With oil prices sinking 60 per cent this year, one forecast sees Brent going as low as US$5 a barrel
- Citigroup said its base case is that Brent would average US$17 a barrel or lower in the second quarter, with a bear case of a US$5 average
- Oil has been battered by the fight against Covid-19, which is expected to reverse global demand growth, and a battle for market share between Saudi and Russia
Oil traders struggling to navigate one of the biggest oil crashes in history say the worst is yet to come.
Even after plunging about 60 per cent this year to the lowest since 2003, prices will likely drop further to US$20 a barrel or below, according to a survey of traders from some of the world’s biggest oil companies and merchants. Analysts from Goldman Sachs to Citigroup also expect prices to extend declines in the coming months, with some even speculating certain regional prices could go negative as markets try to send signals to halt supply.

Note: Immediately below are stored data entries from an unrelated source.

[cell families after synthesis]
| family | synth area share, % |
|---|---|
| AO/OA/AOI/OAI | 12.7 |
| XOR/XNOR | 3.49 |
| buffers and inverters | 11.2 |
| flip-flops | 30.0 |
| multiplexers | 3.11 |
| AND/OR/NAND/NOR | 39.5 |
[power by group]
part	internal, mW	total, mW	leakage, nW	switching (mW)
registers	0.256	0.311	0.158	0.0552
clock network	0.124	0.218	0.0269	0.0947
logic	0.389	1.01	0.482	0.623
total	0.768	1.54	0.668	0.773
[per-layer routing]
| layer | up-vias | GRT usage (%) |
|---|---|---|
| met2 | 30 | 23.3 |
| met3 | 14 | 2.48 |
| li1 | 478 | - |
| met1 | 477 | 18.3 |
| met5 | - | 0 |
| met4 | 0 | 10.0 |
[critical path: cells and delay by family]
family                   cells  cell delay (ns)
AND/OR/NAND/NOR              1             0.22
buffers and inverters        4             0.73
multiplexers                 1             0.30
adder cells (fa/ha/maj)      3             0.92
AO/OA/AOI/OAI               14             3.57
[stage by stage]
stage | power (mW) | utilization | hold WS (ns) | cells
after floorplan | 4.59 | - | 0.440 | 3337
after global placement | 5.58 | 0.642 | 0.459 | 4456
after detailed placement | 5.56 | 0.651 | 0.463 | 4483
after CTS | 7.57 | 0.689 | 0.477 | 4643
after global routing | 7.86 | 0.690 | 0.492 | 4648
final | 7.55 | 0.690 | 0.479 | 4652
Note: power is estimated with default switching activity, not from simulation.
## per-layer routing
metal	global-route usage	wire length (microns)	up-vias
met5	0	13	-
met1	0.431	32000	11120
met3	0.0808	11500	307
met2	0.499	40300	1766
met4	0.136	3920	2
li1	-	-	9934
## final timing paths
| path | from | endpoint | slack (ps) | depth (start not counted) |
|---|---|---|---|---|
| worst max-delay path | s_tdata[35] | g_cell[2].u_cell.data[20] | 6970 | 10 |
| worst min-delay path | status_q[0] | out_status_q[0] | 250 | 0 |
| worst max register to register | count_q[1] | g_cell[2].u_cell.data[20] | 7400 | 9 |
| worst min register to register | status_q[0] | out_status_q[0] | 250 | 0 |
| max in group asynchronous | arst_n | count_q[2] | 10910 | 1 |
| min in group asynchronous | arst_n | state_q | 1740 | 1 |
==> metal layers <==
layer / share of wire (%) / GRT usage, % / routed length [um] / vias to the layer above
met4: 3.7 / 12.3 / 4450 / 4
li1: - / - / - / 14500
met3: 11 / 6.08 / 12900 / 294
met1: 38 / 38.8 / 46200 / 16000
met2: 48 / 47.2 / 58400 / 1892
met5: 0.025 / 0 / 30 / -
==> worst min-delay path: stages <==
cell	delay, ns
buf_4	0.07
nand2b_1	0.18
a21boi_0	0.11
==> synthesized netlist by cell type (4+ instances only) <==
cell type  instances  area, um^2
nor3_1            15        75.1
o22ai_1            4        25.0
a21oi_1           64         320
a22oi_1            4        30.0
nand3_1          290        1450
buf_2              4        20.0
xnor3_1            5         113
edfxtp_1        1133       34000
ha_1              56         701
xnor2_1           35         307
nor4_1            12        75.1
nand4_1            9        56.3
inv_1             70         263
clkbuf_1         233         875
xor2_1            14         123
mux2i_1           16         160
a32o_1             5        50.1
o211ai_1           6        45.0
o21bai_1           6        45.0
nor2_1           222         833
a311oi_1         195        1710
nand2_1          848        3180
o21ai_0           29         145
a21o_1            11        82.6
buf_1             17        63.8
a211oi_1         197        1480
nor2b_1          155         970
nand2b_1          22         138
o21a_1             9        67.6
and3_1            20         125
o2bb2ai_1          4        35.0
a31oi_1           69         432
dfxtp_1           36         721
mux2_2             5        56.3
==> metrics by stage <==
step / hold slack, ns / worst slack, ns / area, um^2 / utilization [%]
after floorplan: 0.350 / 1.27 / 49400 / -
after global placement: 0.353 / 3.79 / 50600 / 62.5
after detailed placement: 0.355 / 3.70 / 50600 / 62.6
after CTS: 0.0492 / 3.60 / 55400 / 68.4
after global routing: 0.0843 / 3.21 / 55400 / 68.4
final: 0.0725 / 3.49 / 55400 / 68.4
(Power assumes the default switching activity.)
<file path="config.mk">
export PLATFORM = sky130hd
export DESIGN_NAME = run_grouped_min_max_mean_core
export DESIGN_NICKNAME = d
export VERILOG_FILES = /design/src/hdl/rgmm_pkg.sv /design/src/hdl/rgmm_dp.sv /design/src/hdl/rgmm_ctrl.sv /design/src/hdl/run_grouped_min_max_mean_core.sv
export SDC_FILE = /design/constraint.sdc
export NUM_CORES = 1
export LEC_CHECK = 0
export BUFFER_PORTS_ARGS = -buffer_cell sky130_fd_sc_hd__buf_2
export CORE_UTILIZATION = 56
export CTS_CLUSTER_SIZE = 40
export DETAILED_ROUTE_END_ITERATION = 12
export MAX_ROUTING_LAYER = met4
export PLACE_DENSITY = 0.84
export SLEW_MARGIN = 20
export SYNTH_ARGS = -nofsm -noshare
export SYNTH_HDL_FRONTEND = slang
export SYNTH_HIERARCHICAL = 1
export SYNTH_SLANG_ARGS = --single-unit
</file>
<file path="constraint.sdc">
create_clock -name clock -period 6.4 [get_ports clock]
set_clock_uncertainty 0.05 [all_clocks]
set_input_delay 0.96 -clock clock [delete_from_list [all_inputs] [get_ports clock]]
set_output_delay 0.96 -clock clock [all_outputs]
set_load 0.05 [all_outputs]
</file>
<file path="src/hdl/rgmm_pkg.sv">
`timescale 1ns / 1ps
package rgmm_pkg;

   localparam int unsigned TEMP_W      = 8;
   localparam int unsigned SUM_W       = 28;
   localparam int unsigned CNT_W       = 21;
   localparam int unsigned LINE_W      = 20;
   localparam int unsigned YEAR_W      = 16;
   localparam int unsigned CSR_IDX_W   = 1;
   localparam int unsigned MAX_RECORDS = 1048576;

   typedef logic signed [TEMP_W-1:0] temp_type;
   typedef logic signed [SUM_W-1:0]  sum_type;
   typedef logic [CNT_W-1:0]         cnt_type;

   localparam cnt_type  CNT_LIMIT  = CNT_W'(MAX_RECORDS);
   localparam temp_type LOW_RESET  = -8'sd99;
   localparam temp_type HIGH_RESET = 8'sd99;
   localparam logic [3:0] MONTH_MAX  = 4'd12;
   localparam logic [4:0] HOUR_MAX   = 5'd23;
   localparam logic [5:0] MINUTE_MAX = 6'd59;

   // result kinds
   localparam logic [1:0] KIND_RUN  = 2'd0;
   localparam logic [1:0] KIND_YEAR = 2'd1;
   localparam logic [1:0] KIND_BAD  = 2'd2;

   // register indexes
   localparam logic [CSR_IDX_W-1:0] REG_LOW  = 1'b0;
   localparam logic [CSR_IDX_W-1:0] REG_HIGH = 1'b1;

   // divider source
   localparam logic SEL_RUN = 1'b0;
   localparam logic SEL_ALL = 1'b1;

   typedef struct packed {
      logic [YEAR_W-1:0] year;
      logic [3:0]        month;
      logic [4:0]        day;
      logic [4:0]        hour;
      logic [5:0]        minute;
      temp_type          temperature;
      logic              last_item;
   } req_type;

   typedef struct packed {
      logic [1:0]        kind;
      logic [YEAR_W-1:0] year_out;
      logic [3:0]        month_out;
      temp_type          minimum;
      temp_type          maximum;
      temp_type          average;
      cnt_type           count;
      logic [LINE_W-1:0] line_number;
      logic              last_result;
   } rsp_type;

   typedef struct packed {
      logic       capture;
      logic       upd;
      logic       clear;
      logic       div_start;
      logic       div_sel;
      logic       out_load;
      logic [1:0] out_kind;
      logic       out_last;
   } cmd_type;

   typedef struct packed {
      logic rec_ok;
      logic run_active;
      logic month_change;
      logic last_item;
      logic div_done;
   } status_type;

endpackage

</file>
<file path="src/hdl/rgmm_dp.sv">
`timescale 1ns / 1ps
module rgmm_dp (
   input  logic                              clock,
   input  logic                              reset,
   input  rgmm_pkg::req_type                 req_data,
   output rgmm_pkg::rsp_type                 rsp_data,
   input  logic                              csr_valid,
   output logic                              csr_ready,
   input  logic [rgmm_pkg::CSR_IDX_W-1:0]    csr_index,
   input  logic [rgmm_pkg::TEMP_W-1:0]       csr_data,
   input  rgmm_pkg::cmd_type                 cmd,
   output rgmm_pkg::status_type              status
);
   import rgmm_pkg::*;

   localparam int unsigned STEP_W = $clog2(TEMP_W);

   temp_type low_ff, low_in, high_ff, high_in;
   req_type  item_ff, item_in;
   logic [LINE_W-1:0] line_ff, line_in, line_cnt_ff, line_cnt_in;
   logic              run_active_ff, run_active_in;
   logic [3:0]        run_month_ff, run_month_in;
   temp_type          run_min_ff, run_min_in, run_max_ff, run_max_in;
   sum_type           run_sum_ff, run_sum_in;
   cnt_type           run_cnt_ff, run_cnt_in;
   temp_type          all_min_ff, all_min_in, all_max_ff, all_max_in;
   sum_type           all_sum_ff, all_sum_in;
   cnt_type           all_cnt_ff, all_cnt_in;
   logic [YEAR_W-1:0] year_ff, year_in;

   // restoring divider, one quotient bit per cycle
   logic [SUM_W-1:0]  rem_ff, rem_in;
   cnt_type           den_ff, den_in;
   logic [TEMP_W-1:0] q_ff, q_in;
   logic [STEP_W-1:0] step_ff, step_in;
   logic              busy_ff, busy_in, done_ff, done_in;
   logic              neg_ff, neg_in, zero_ff, zero_in;
   logic [SUM_W:0]    trial;
   sum_type           src_sum;
   cnt_type           src_cnt;
   temp_type          avg_val;

   rsp_type rsp_ff, rsp_in;
   temp_type temp;
   logic new_run;

   assign temp      = item_ff.temperature;
   assign new_run   = !run_active_ff || (run_month_ff != item_ff.month);
   assign csr_ready = 1'b1;
   assign rsp_data  = rsp_ff;

   // day needs no upper check: 5 bits cannot exceed 31
   assign status.rec_ok = (item_ff.month != 4'd0) && (item_ff.month <= MONTH_MAX) &&
                          (item_ff.day != 5'd0) && (item_ff.hour <= HOUR_MAX) &&
                          (item_ff.minute <= MINUTE_MAX) &&
                          (temp >= low_ff) && (temp <= high_ff);
   assign status.run_active   = run_active_ff;
   assign status.month_change = run_month_ff != item_ff.month;
   assign status.last_item    = item_ff.last_item;
   assign status.div_done     = done_ff;

   assign src_sum = (cmd.div_sel == SEL_ALL) ? all_sum_ff : run_sum_ff;
   assign src_cnt = (cmd.div_sel == SEL_ALL) ? all_cnt_ff : run_cnt_ff;
   assign trial   = {1'b0, rem_ff} - {1'b0, SUM_W'(den_ff) << step_ff};
   assign avg_val = zero_ff ? temp_type'(0) : (neg_ff ? temp_type'(-q_ff) : temp_type'(q_ff));

   always_comb begin
      low_in        = low_ff;
      high_in       = high_ff;
      item_in       = item_ff;
      line_in       = line_ff;
      line_cnt_in   = line_cnt_ff;
      run_active_in = run_active_ff;
      run_month_in  = run_month_ff;
      run_min_in    = run_min_ff;
      run_max_in    = run_max_ff;
      run_sum_in    = run_sum_ff;
      run_cnt_in    = run_cnt_ff;
      all_min_in    = all_min_ff;
      all_max_in    = all_max_ff;
      all_sum_in    = all_sum_ff;
      all_cnt_in    = all_cnt_ff;
      year_in       = year_ff;
      rem_in        = rem_ff;
      den_in        = den_ff;
      q_in          = q_ff;
      step_in       = step_ff;
      busy_in       = busy_ff;
      done_in       = 1'b0;
      neg_in        = neg_ff;
      zero_in       = zero_ff;
      rsp_in        = rsp_ff;

      if (csr_valid) begin
         unique case (csr_index)
            REG_LOW:  low_in  = temp_type'(csr_data);
            REG_HIGH: high_in = temp_type'(csr_data);
         endcase
      end

      if (cmd.capture) begin
         item_in     = req_data;
         line_in     = line_cnt_ff;
         line_cnt_in = line_cnt_ff + LINE_W'(1);
      end

      if (cmd.upd) begin
         run_active_in = 1'b1;
         if (!run_active_ff) begin
            year_in    = item_ff.year;
            all_min_in = temp;
            all_max_in = temp;
         end else begin
            if (temp < all_min_ff) all_min_in = temp;
            if (temp > all_max_ff) all_max_in = temp;
         end
         if (new_run) begin
            run_month_in = item_ff.month;
            run_min_in   = temp;
            run_max_in   = temp;
            run_sum_in   = SUM_W'(temp);
            run_cnt_in   = CNT_W'(1);
         end else begin
            if (temp < run_min_ff) run_min_in = temp;
            if (temp > run_max_ff) run_max_in = temp;
            if (run_cnt_ff < CNT_LIMIT) begin
               run_cnt_in = run_cnt_ff + CNT_W'(1);
               run_sum_in = run_sum_ff + SUM_W'(temp);
            end
         end
         if (all_cnt_ff < CNT_LIMIT) begin
            all_cnt_in = all_cnt_ff + CNT_W'(1);
            all_sum_in = all_sum_ff + SUM_W'(temp);
         end
      end

      if (cmd.clear) begin
         line_cnt_in   = '0;
         run_active_in = 1'b0;
         run_month_in  = '0;
         run_min_in    = '0;
         run_max_in    = '0;
         run_sum_in    = '0;
         run_cnt_in    = '0;
         all_min_in    = '0;
         all_max_in    = '0;
         all_sum_in    = '0;
         all_cnt_in    = '0;
         year_in       = '0;
      end

      // |sum| <= 128 * count, so eight quotient bits suffice
      if (cmd.div_start) begin
         neg_in  = src_sum[SUM_W-1];
         rem_in  = src_sum[SUM_W-1] ? SUM_W'(-src_sum) : SUM_W'(src_sum);
         den_in  = src_cnt;
         zero_in = (src_cnt == '0);
         q_in    = '0;
         step_in = STEP_W'(TEMP_W - 1);
         busy_in = 1'b1;
      end else if (busy_ff) begin
         if (!trial[SUM_W]) begin
            rem_in = trial[SUM_W-1:0];
            q_in   = q_ff | (TEMP_W'(1) << step_ff);
         end
         if (step_ff == '0) begin
            busy_in = 1'b0;
            done_in = 1'b1;
         end else begin
            step_in = step_ff - STEP_W'(1);
         end
      end

      if (cmd.out_load) begin
         rsp_in             = '0;
         rsp_in.kind        = cmd.out_kind;
         rsp_in.last_result = cmd.out_last;
         unique case (cmd.out_kind)
            KIND_BAD: rsp_in.line_number = line_ff;
            KIND_RUN: begin
               rsp_in.year_out  = year_ff;
               rsp_in.month_out = run_month_ff;
               rsp_in.minimum   = run_min_ff;
               rsp_in.maximum   = run_max_ff;
               rsp_in.average   = avg_val;
               rsp_in.count     = run_cnt_ff;
            end
            KIND_YEAR: begin
               rsp_in.year_out  = year_ff;
               rsp_in.minimum   = all_min_ff;
               rsp_in.maximum   = all_max_ff;
               rsp_in.average   = avg_val;
               rsp_in.count     = all_cnt_ff;
            end
            default: ;
         endcase
      end
   end

   always_ff @(posedge clock) begin
      if (reset) begin
         low_ff        <= LOW_RESET;
         high_ff       <= HIGH_RESET;
         line_cnt_ff   <= '0;
         run_active_ff <= 1'b0;
         run_month_ff  <= '0;
         run_min_ff    <= '0;
         run_max_ff    <= '0;
         run_sum_ff    <= '0;
         run_cnt_ff    <= '0;
         all_min_ff    <= '0;
         all_max_ff    <= '0;
         all_sum_ff    <= '0;
         all_cnt_ff    <= '0;
         year_ff       <= '0;
         busy_ff       <= 1'b0;
         done_ff       <= 1'b0;
      end else begin
         low_ff        <= low_in;
         high_ff       <= high_in;
         line_cnt_ff   <= line_cnt_in;
         run_active_ff <= run_active_in;
         run_month_ff  <= run_month_in;
         run_min_ff    <= run_min_in;
         run_max_ff    <= run_max_in;
         run_sum_ff    <= run_sum_in;
         run_cnt_ff    <= run_cnt_in;
         all_min_ff    <= all_min_in;
         all_max_ff    <= all_max_in;
         all_sum_ff    <= all_sum_in;
         all_cnt_ff    <= all_cnt_in;
         year_ff       <= year_in;
         busy_ff       <= busy_in;
         done_ff       <= done_in;
      end
   end

   always_ff @(posedge clock) begin
      item_ff <= item_in;
      line_ff <= line_in;
      rem_ff  <= rem_in;
      den_ff  <= den_in;
      q_ff    <= q_in;
      step_ff <= step_in;
      neg_ff  <= neg_in;
      zero_ff <= zero_in;
      rsp_ff  <= rsp_in;
   end

endmodule

</file>
<file path="src/hdl/rgmm_ctrl.sv">
`timescale 1ns / 1ps
module rgmm_ctrl (
   input  logic                 clock,
   input  logic                 reset,
   input  logic                 req_valid,
   output logic                 req_stall,
   output logic                 rsp_valid,
   input  logic                 rsp_stall,
   input  rgmm_pkg::status_type status,
   output rgmm_pkg::cmd_type    cmd
);
   import rgmm_pkg::*;

   localparam logic [3:0] ST_IDLE    = 4'd0;
   localparam logic [3:0] ST_CHECK   = 4'd1;
   localparam logic [3:0] ST_BAD_OUT = 4'd2;
   localparam logic [3:0] ST_OLD_DIV = 4'd3;
   localparam logic [3:0] ST_OLD_OUT = 4'd4;
   localparam logic [3:0] ST_UPDATE  = 4'd5;
   localparam logic [3:0] ST_END     = 4'd6;
   localparam logic [3:0] ST_RUN_DIV = 4'd7;
   localparam logic [3:0] ST_RUN_OUT = 4'd8;
   localparam logic [3:0] ST_ALL_DIV = 4'd9;
   localparam logic [3:0] ST_ALL_OUT = 4'd10;

   logic [3:0] state_ff, state_in;

   assign req_stall = (state_ff != ST_IDLE);
   assign rsp_valid = (state_ff == ST_BAD_OUT) || (state_ff == ST_OLD_OUT) ||
                      (state_ff == ST_RUN_OUT) || (state_ff == ST_ALL_OUT);

   always_comb begin
      state_in = state_ff;
      cmd      = '0;
      unique case (state_ff)
         ST_IDLE: begin
            if (req_valid) begin
               cmd.capture = 1'b1;
               state_in    = ST_CHECK;
            end
         end
         ST_CHECK: begin
            if (!status.rec_ok) begin
               cmd.out_load = 1'b1;
               cmd.out_kind = KIND_BAD;
               cmd.out_last = !status.last_item;
               state_in     = ST_BAD_OUT;
            end else if (status.run_active && status.month_change) begin
               cmd.div_start = 1'b1;
               cmd.div_sel   = SEL_RUN;
               state_in      = ST_OLD_DIV;
            end else begin
               state_in = ST_UPDATE;
            end
         end
         ST_BAD_OUT: begin
            if (!rsp_stall) state_in = status.last_item ? ST_END : ST_IDLE;
         end
         ST_OLD_DIV: begin
            if (status.div_done) begin
               cmd.out_load = 1'b1;
               cmd.out_kind = KIND_RUN;
               cmd.out_last = !status.last_item;
               state_in     = ST_OLD_OUT;
            end
         end
         ST_OLD_OUT: begin
            if (!rsp_stall) state_in = ST_UPDATE;
         end
         ST_UPDATE: begin
            cmd.upd  = 1'b1;
            state_in = status.last_item ? ST_END : ST_IDLE;
         end
         ST_END: begin
            cmd.div_start = 1'b1;
            if (status.run_active) begin
               cmd.div_sel = SEL_RUN;
               state_in    = ST_RUN_DIV;
            end else begin
               cmd.div_sel = SEL_ALL;
               state_in    = ST_ALL_DIV;
            end
         end
         ST_RUN_DIV: begin
            if (status.div_done) begin
               cmd.out_load = 1'b1;
               cmd.out_kind = KIND_RUN;
               state_in     = ST_RUN_OUT;
            end
         end
         ST_RUN_OUT: begin
            if (!rsp_stall) begin
               cmd.div_start = 1'b1;
               cmd.div_sel   = SEL_ALL;
               state_in      = ST_ALL_DIV;
            end
         end
         ST_ALL_DIV: begin
            if (status.div_done) begin
               cmd.out_load = 1'b1;
               cmd.out_kind = KIND_YEAR;
               cmd.out_last = 1'b1;
               state_in     = ST_ALL_OUT;
            end
         end
         ST_ALL_OUT: begin
            if (!rsp_stall) begin
               cmd.clear = 1'b1;
               state_in  = ST_IDLE;
            end
         end
         default: state_in = ST_IDLE;
      endcase
   end

   always_ff @(posedge clock) begin
      if (reset) begin
         state_ff <= ST_IDLE;
      end else begin
         state_ff <= state_in;
      end
   end

endmodule

</file>
<file path="src/hdl/run_grouped_min_max_mean_core.sv">
// Grouped temperature statistics. Records come in one beat at a time on req_;
// each is range checked (month, day, hour, minute, and temperature against the
// two limit registers) and a bad record gives a kind-2 result with its line
// number. Good records are grouped into runs of equal month; a month change
// emits the closed run (min, max, truncating mean, count), and a beat with
// last_item emits the open run and then the whole-stream totals, after which
// all statistics and the line count start over. One record is in work at a
// time: a good record that closes nothing passes through check and update, a
// bad one through check and then waits for its result to be taken, and each
// emitted group waits on the shared 8-step restoring divider that forms the
// mean. Limit registers (index 0 low, 1 high) are written through csr_, which
// is always ready; writes belong in idle periods.
`timescale 1ns / 1ps
module run_grouped_min_max_mean_core (
   input  logic                            clock,
   input  logic                            reset,
   input  logic                            req_valid,
   output logic                            req_stall,
   input  rgmm_pkg::req_type               req_data,
   output logic                            rsp_valid,
   input  logic                            rsp_stall,
   output rgmm_pkg::rsp_type               rsp_data,
   input  logic                            csr_valid,
   output logic                            csr_ready,
   input  logic [rgmm_pkg::CSR_IDX_W-1:0]  csr_index,
   input  logic [rgmm_pkg::TEMP_W-1:0]     csr_data
);
   import rgmm_pkg::*;

   // command/status between sequencer and datapath
   cmd_type    cmd;
   status_type status;

   // sequencer: one record per pass, result beats held in rsp_ until taken
   rgmm_ctrl u_ctrl (
      .clock     (clock),
      .reset     (reset),
      .req_valid (req_valid),
      .req_stall (req_stall),
      .rsp_valid (rsp_valid),
      .rsp_stall (rsp_stall),
      .status    (status),
      .cmd       (cmd)
   );

   // datapath: checks, run/stream accumulators, divider, result register
   rgmm_dp u_dp (
      .clock     (clock),
      .reset     (reset),
      .req_data  (req_data),
      .rsp_data  (rsp_data),
      .csr_valid (csr_valid),
      .csr_ready (csr_ready),
      .csr_index (csr_index),
      .csr_data  (csr_data),
      .cmd       (cmd),
      .status    (status)
   );

endmodule

</file>
# After elaboration in Yosys (flattened, before gate mapping)
# Index checks and enable logic that the tools add are counted.
dict set report word_totals {
  out_inout_bits 91
  ram_bits 0
  mem_bits_ro 0
  word_cells 187
  in_bits 59
  n_memories 0
  register_bits 408
  latch_bits 0
}
dict set report op_classes {
  n_reduce_logical 41
  n_mul 0
  n_lt_le_gt_ge 11
  n_eq_ne 24
  addsub 9
  n_shift 2
  bitwise_logic 6
  muxes 54
  n_div 0
}
# cell count
set ops {}
lappend ops {{28-bit 2-to-1 mux} 7}
lappend ops {{45-bit one-hot mux with 2 select lines} 1}
lappend ops {{8-bit 2-to-1 mux} 10}
lappend ops {{21-bit 2-to-1 mux} 3}
lappend ops {{28-bit by 8-bit adder with 28-bit output} 2}
lappend ops {{4-bit 2-to-1 mux} 12}
lappend ops {{4-bit one-hot mux with 11 select lines} 1}
lappend ops {{21-bit by 1-bit adder with 21-bit output (second input constant)} 2}
lappend ops {{21-bit < comparator (second input constant)} 2}
lappend ops {{28-bit by 28-bit subtractor with 29-bit output} 1}
lappend ops {{28-bit negation} 1}
lappend ops {{21-bit by 3-bit << shifter with 28-bit output} 1}
lappend ops {{2-bit AND reduction} 13}
lappend ops {{21-bit zero test} 1}
lappend ops {{20-bit by 1-bit adder with 20-bit output (second input constant)} 1}
lappend ops {{4-bit by 3-bit == test with 1-bit output (second input constant)} 4}
lappend ops {{8-bit > comparator} 2}
lappend ops {{8-bit < comparator} 2}
lappend ops {{2-bit inequality test (second input constant)} 8}
lappend ops {{4-bit == test (second input constant)} 3}
lappend ops {{3-bit 2-to-1 mux} 4}
lappend ops {{3-bit one-hot mux with 4 select lines} 1}
lappend ops {{1-bit 2-to-1 mux} 10}
lappend ops {{4-bit by 2-bit == test with 1-bit output (second input constant)} 2}
lappend ops {{other kinds (30)} 53}

# Depth between registers and ports, before layout
dict set report logic_depth {
  depth_word 13
  ltp_mapped 20
  mapped_depth_nobuf 18
}

# By module
# Netlist, hierarchy kept.
# mod n_inst seq_area_each_um2 area_per_inst_um2 cells_per_inst
set modules_own_cells {}
lappend modules_own_cells {rgmm_dp 1 9979.6 21883.5 2229}
lappend modules_own_cells {rgmm_ctrl 1 80.1 593.1 82}

# Worst setup path before layout
# Ideal clock, no wire load.
dict set report synth_timing {
  path_kind {register to register}
  start {reg u_dp.item_ff, in the netlist u_dp/temp[7]}
  end {reg u_dp.rsp_ff, in the netlist u_dp/rsp_data[0], enable pin}
  path_buffers 0
  path_stages_with_launch 11
  setup_ns 0.545
  synth_period_minus_slack_ns 6.809
  arrival_time_ns 6.214
  slack_ns -0.409
  required_ns 5.805
  path_cell_list {edfxtp_1 -> ha_1 -> o22ai_1 -> a21oi_1 -> nand2_1 -> a21oi_1 -> nand3_1 -> a311oi_1 -> nand2b_4 -> a32oi_1 -> nor2b_1}
}
# element line_no
set synth_lines {}
lappend synth_lines {{start: declaration} rgmm_dp.sv:19} ;# req_type item_ff, item_in;
lappend synth_lines {{start signal: assignment} rgmm_dp.sv:239} ;# item_ff <= item_in;
lappend synth_lines {{end signal: assignment} rgmm_dp.sv:247} ;# rsp_ff <= rsp_in;
lappend synth_lines {{end: declaration} rgmm_dp.sv:43} ;# rsp_type rsp_ff, rsp_in;
===== config.mk =====
export PLATFORM = sky130hd
export DESIGN_NAME = bounded_ordered_list_engine
export DESIGN_NICKNAME = d
export VERILOG_FILES = /design/src/hw/rtl/bole_pkg.sv /design/src/hw/rtl/bole_ram.sv /design/src/hw/rtl/bole_dp.sv /design/src/hw/rtl/bole_ctrl.sv /design/src/hw/rtl/bounded_ordered_list_engine.sv
export SDC_FILE = /design/constraint.sdc
export NUM_CORES = 1
export LEC_CHECK = 0
export ABC_AREA = 0
export BUFFER_PORTS_ARGS = -buffer_cell sky130_fd_sc_hd__buf_2
export CORE_MARGIN = 2
export CORE_UTILIZATION = 45
export CTS_CLUSTER_DIAMETER = 30
export CTS_CLUSTER_SIZE = 8
export DETAILED_ROUTE_END_ITERATION = 6
export PLACE_DENSITY = 0.63
export SKIP_LAST_GASP = 1
export SYNTH_ARGS = -nofsm -noshare
export SYNTH_HDL_FRONTEND = slang
export SYNTH_SLANG_ARGS = --single-unit

===== constraint.sdc =====
create_clock -name clk -period 4.7 [get_ports clk]
set_clock_uncertainty 0.15 [all_clocks]
set_input_delay 0.235 -clock clk [delete_from_list [all_inputs] [get_ports clk]]
set_output_delay 0.235 -clock clk [all_outputs]
set_load 0.05 [all_outputs]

Oil has been battered by the simultaneous fight against Covid-19, which is expected to reverse more than a decade of global demand growth, and a flood of supply as Saudi Arabia and Russia battle for market share. The sudden and severe plunge in oil prices has helped fuel the broader sell-off across markets, and threatens economies across Latin America and the Middle East, as well as the US, where the energy industry accounts for large chunks of both output and debt.
Picking a bottom in the crude market is always a stress-inducing enterprise when prices touch new lows daily. Brent dropped 13 per cent on Wednesday to settle at US$24.88 a barrel, the lowest since May 2003. There have been three double-digit percentage moves in Brent so far this month, tied with the Gulf War in January 1991 and the financial crisis in December 2008.
Eighteen of 20 oil and products traders surveyed by Bloomberg see Brent falling to US$20 a barrel or lower, with West Texas Intermediate seen US$3 to US$5 below that. The price weakness is expected to last from a matter of weeks to as long as the end of the year, said the traders, who aren’t authorised to speak publicly.
“The US$20 level is easily breachable” by mid-April, said R Ramachandran, a director at Indian oil refiner Bharat Petroleum.